(Stored data entries)
This is an optimization exercise on Yosys and OpenROAD, whose aim is small area, a short achievable clock period and few clock cycles per item, not a production implementation.
Only simulation tests tie the RTL to the original design; equivalence was not proved.
No activity file was given, so power comes from the tool's default toggle rates.

Setup of try-quartz:
// bqd_section
module bqd_section (
    input  wire        clk,
    input  wire        rst,
    input  wire        in_valid,
    output wire        in_ready,
    input  wire [31:0] in_x,
    input  wire [31:0] in_b0,
    input  wire [31:0] in_b1,
    input  wire [31:0] in_b2,
    input  wire [31:0] in_a1,
    input  wire [31:0] in_a2,
    input  wire        in_bypass,
    output reg         out_valid,
    output reg  [31:0] out_y,
    output reg  [1:0]  out_sat
);
    reg  [4:0]  st;
    reg         rdy;         
    assign in_ready = rdy;
    reg  [31:0] op_a;
    reg  [15:0] bo, bt, ng;  
    reg         p_last;
    reg         pf0, pf1, pf2, pf3;
    reg  [31:0] x1, x2;      
    reg  [31:0] r1, r2;      
    reg         x1v, x2v, r1v, r2v;
    reg  [65:0] acs, acc;
    reg         c_valid;
    reg  [37:0] tq;          
    reg         r_valid;
    wire        byp = in_bypass;
    wire [31:0] a_sel = ({32{st[0] & ~byp}} & in_b0) |
                        ({32{st[1] & ~byp}} & in_b1) |
                        ({32{st[2] & ~byp}} & in_b2) |
                        ({32{st[3] & ~byp}} & in_a2) |
                        ({32{st[4] & ~byp}} & in_a1) |
                        {2'b00, st[0] & byp, 29'd0};
    wire [31:0] b_sel = ({32{st[0]}} & in_x) |
                        ({32{st[1] & x1v}} & x1) |
                        ({32{st[2] & x2v}} & x2) |
                        ({32{st[3] & r2v}} & r2) |
                        ({32{st[4] & r1v}} & r1);
    wire        neg_sel = st[3] | st[4];
    wire [32:0] be = {b_sel, 1'b0};
    wire [15:0] bo_n, bt_n, ng_n;
    genvar gi;
    generate
        for (gi = 0; gi < 16; gi = gi + 1) begin : g_booth
            assign bo_n[gi] = be[2*gi+1] ^ be[2*gi];
            assign bt_n[gi] = (be[2*gi+2] & ~be[2*gi+1] & ~be[2*gi]) |
  ...
Size: ~430 flip-flops, about 230 I/O pins.
==> flow/config.mk <==
export PLATFORM = sky130hd
export DESIGN_NAME = bqd_section
export DESIGN_NICKNAME = bqd_section
export VERILOG_FILES = /design/flow/design.v
export SDC_FILE = /design/flow/constraint.sdc
export NUM_CORES = 4
export LEC_CHECK = 0
export CAP_MARGIN = 20
export CORE_MARGIN = 2
export CORE_UTILIZATION = 70
export CTS_BUF_LIST = sky130_fd_sc_hd__clkbuf_8
export PLACE_DENSITY = 0.78
export SLEW_MARGIN = 20
==> flow/constraint.sdc <==
create_clock -name core_clock -period 15.0 [get_ports {clk}]
set_input_delay 3.0000 -clock core_clock [delete_from_list [all_inputs] [get_ports {clk}]]
set_output_delay 3.0000 -clock core_clock [all_outputs]
set_load 0.01 [all_outputs]
standard.sh (not shown) runs the stock make flow with config.mk's settings and CLKGATE_MAP_FILE= SYNTH_SCRIPT=/design/flow/synth_recipe.tcl, a recipe that flattens the netlist after the stock synthesis.
==> flow/flow/run.sh <==
#!/bin/bash
# The standard ORFS layout with two changes:
# - Yosys's synth runs with -noabc, so the fine-grained netlist reaches
#   extract_fa before any ABC remapping and the adder tree maps to full-adder
#   cells without inverters between them. Registers, their names and cell
#   types are those of the standard synthesis.
# - every port still gets a buffer, but a plain buf_2 rather than the delay
#   buffer the resizer picks by default.
# - timing repair aims for 11 ns of setup slack, i.e. a 4 ns cycle; the
#   constraints and the clock period stay the design's.
set -euo pipefail
args=(SYNTH_ARGS=-noabc "BUFFER_PORTS_ARGS=-buffer_cell sky130_fd_sc_hd__buf_2" SETUP_SLACK_MARGIN=11.0)
bash standard.sh "${args[@]}" synth > synth.log 2>&1
bash standard.sh "${args[@]}" finish > layout.log 2>&1
No stage failed in try-quartz, and the final checks on the layout all came back clean.
Testbench counts of try-quartz, summed over its fixed seeds: cycles 80,024, items 16,000.
This design comes from an exercise in tuning for small area, a short achievable clock period and few clock cycles per item on the open sky130 flow, not from production work. The RTL was checked by simulation tests, not by an equivalence proof against the original design. Power is estimated from default activity; no workload was simulated.

**flow/config.mk**
```make
export PLATFORM = sky130hd
export DESIGN_NAME = glade_div
export DESIGN_NICKNAME = glade_div
export VERILOG_FILES = /design/flow/design.v
export SDC_FILE = /design/flow/constraint.sdc
export NUM_CORES = 4
export LEC_CHECK = 0
export CAP_MARGIN = 20
export CORE_MARGIN = 2
export CORE_UTILIZATION = 40
export PLACE_DENSITY = 0.6
export SLEW_MARGIN = 20
```
**flow/run.sh**
```bash
#!/bin/bash
# synth_recipe.tcl (not shown) runs the flow's synth.tcl, then flattens the netlist and writes it again
# the make line also repeats each setting of config.mk as NAME=value (left out here)
make -C /OpenROAD-flow-scripts/flow DESIGN_CONFIG=/design/flow/config.mk WORK_HOME=/design/flow/orfs CLKGATE_MAP_FILE= SYNTH_SCRIPT=/design/flow/synth_recipe.tcl finish
```
**flow/constraint.sdc**
```tcl
create_clock -name core_clock -period 5.0 [get_ports {clk}]
set_input_delay 1.0000 -clock core_clock [delete_from_list [all_inputs] [get_ports {clk}]]
set_output_delay 1.0000 -clock core_clock [all_outputs]
set_load 0.01 [all_outputs]
```
This design comes from an exercise in tuning for small area, a short achievable clock period and few clock cycles per item on the open sky130 flow, not from production work.
Only simulation tests tie the RTL to the original design; equivalence was not proved.

File: flow/design.v
module sec_sha256 (
    input  wire         clk,
    input  wire         rst,       
    input  wire         start,     
    input  wire         first,     
    input  wire [511:0] block,     
    output wire         ready,
    output wire [255:0] digest     
);
    localparam [2047:0] K_ALL = {
        32'h428a2f98, 32'h71374491, 32'hb5c0fbcf, 32'he9b5dba5,
        32'h3956c25b, 32'h59f111f1, 32'h923f82a4, 32'hab1c5ed5,
        32'hd807aa98, 32'h12835b01, 32'h243185be, 32'h550c7dc3,
        32'h72be5d74, 32'h80deb1fe, 32'h9bdc06a7, 32'hc19bf174,
        32'he49b69c1, 32'hefbe4786, 32'h0fc19dc6, 32'h240ca1cc,
        32'h2de92c6f, 32'h4a7484aa, 32'h5cb0a9dc, 32'h76f988da,
        32'h983e5152, 32'ha831c66d, 32'hb00327c8, 32'hbf597fc7,
        32'hc6e00bf3, 32'hd5a79147, 32'h06ca6351, 32'h14292967,
        32'h27b70a85, 32'h2e1b2138, 32'h4d2c6dfc, 32'h53380d13,
        32'h650a7354, 32'h766a0abb, 32'h81c2c92e, 32'h92722c85,
        32'ha2bfe8a1, 32'ha81a664b, 32'hc24b8b70, 32'hc76c51a3,
        32'hd192e819, 32'hd6990624, 32'hf40e3585, 32'h106aa070,
        32'h19a4c116, 32'h1e376c08, 32'h2748774c, 32'h34b0bcb5,
        32'h391c0cb3, 32'h4ed8aa4a, 32'h5b9cca4f, 32'h682e6ff3,
        32'h748f82ee, 32'h78a5636f, 32'h84c87814, 32'h8cc70208,
        32'h90befffa, 32'ha4506ceb, 32'hbef9a3f7, 32'hc67178f2
    };
    localparam [255:0] IV = {32'h6a09e667, 32'hbb67ae85, 32'h3c6ef372, 32'ha54ff53a,
                             32'h510e527f, 32'h9b05688c, 32'h1f83d9ab, 32'h5be0cd19};
    localparam S_IDLE  = 2'd0;
    localparam S_ROUND = 2'd1;
    localparam S_FINAL = 2'd2;
    reg [1:0] state;
    reg [5:0] round;
    assign ready = (state == S_IDLE);
    wire [31:0] k_now  = K_ALL[2047 - 32*round -: 32];
    always @(posedge clk) begin
        if (rst) begin
            state <= S_IDLE;
            round <= 6'd0;
        end else begin
            case (state)
                S_IDLE: begin
                    if (start) begin
                        state <= S_ROUND;
                        round <= 6'd0;
                    end
                end
                S_ROUND: begin
                    round <= round + 6'd1;
                    if (round == 6'd63)
                        state <= S_FINAL;
                end
                default: state <= S_IDLE;
            endcase
        end
    end
    reg [31:0] H [0:7];
    reg [31:0] a, b, c, d, e, f, g, h;
    reg [31:0] W [0:15];    
    wire [31:0] s1_e  = {e[5:0], e[31:6]} ^ {e[10:0], e[31:11]} ^ {e[24:0], e[31:25]};
    wire [31:0] ch    = (e & f) ^ (~e & g);
    wire [31:0] s0_a  = {a[1:0], a[31:2]} ^ {a[12:0], a[31:13]} ^ {a[21:0], a[31:22]};
    wire [31:0] maj   = (a & b) ^ (a & c) ^ (b & c);
    wire [31:0] t1    = h + s1_e + ch + k_now + W[0];
    wire [31:0] t2    = s0_a + maj;
    wire [31:0] w1    = W[1];
    wire [31:0] w14   = W[14];
    wire [31:0] ss0   = {w1[6:0], w1[31:7]} ^ {w1[17:0], w1[31:18]} ^ {3'b000, w1[31:3]};
    wire [31:0] ss1   = {w14[16:0], w14[31:17]} ^ {w14[18:0], w14[31:19]} ^ {10'b0, w14[31:10]};
    wire [31:0] w_new = ss1 + W[9] + ss0 + W[0];
    integer i;
    always @(posedge clk) begin
        case (state)
            S_IDLE: begin
                if (start) begin
                    for (i = 0; i < 16; i = i + 1)
                        W[i] <= block[511 - 32*i -: 32];
                    if (first) begin
                        for (i = 0; i < 8; i = i + 1)
                            H[i] <= IV[255 - 32*i -: 32];
                        {a, b, c, d, e, f, g, h} <= IV;
                    end else begin
                        {a, b, c, d, e, f, g, h} <= {H[0], H[1], H[2], H[3],
                                                     H[4], H[5], H[6], H[7]};
                    end
                end
            end
            S_ROUND: begin
                h <= g;
                g <= f;
                f <= e;
                e <= d + t1;
                d <= c;
                c <= b;
                b <= a;
                a <= t1 + t2;
                for (i = 0; i < 15; i = i + 1)
                    W[i] <= W[i+1];
                W[15] <= w_new;
            end
            S_FINAL: begin
                H[0] <= H[0] + a;
                H[1] <= H[1] + b;
                H[2] <= H[2] + c;
                H[3] <= H[3] + d;
                H[4] <= H[4] + e;
                H[5] <= H[5] + f;
                H[6] <= H[6] + g;
                H[7] <= H[7] + h;
            end
            default: ;
        endcase
    end
    assign digest = {H[0], H[1], H[2], H[3], H[4], H[5], H[6], H[7]};
endmodule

● **Your objective**: Given the records above, return exactly the lines starting at the line containing "wire [31:0] t2" and ending at the line containing "wire [31:0] w_new", including both.

● **Your solution**:
    wire [31:0] t2    = s0_a + maj;
    wire [31:0] w1    = W[1];
    wire [31:0] w14   = W[14];
    wire [31:0] ss0   = {w1[6:0], w1[31:7]} ^ {w1[17:0], w1[31:18]} ^ {3'b000, w1[31:3]};
    wire [31:0] ss1   = {w14[16:0], w14[31:17]} ^ {w14[18:0], w14[31:19]} ^ {10'b0, w14[31:10]};
    wire [31:0] w_new = ss1 + W[9] + ss0 + W[0];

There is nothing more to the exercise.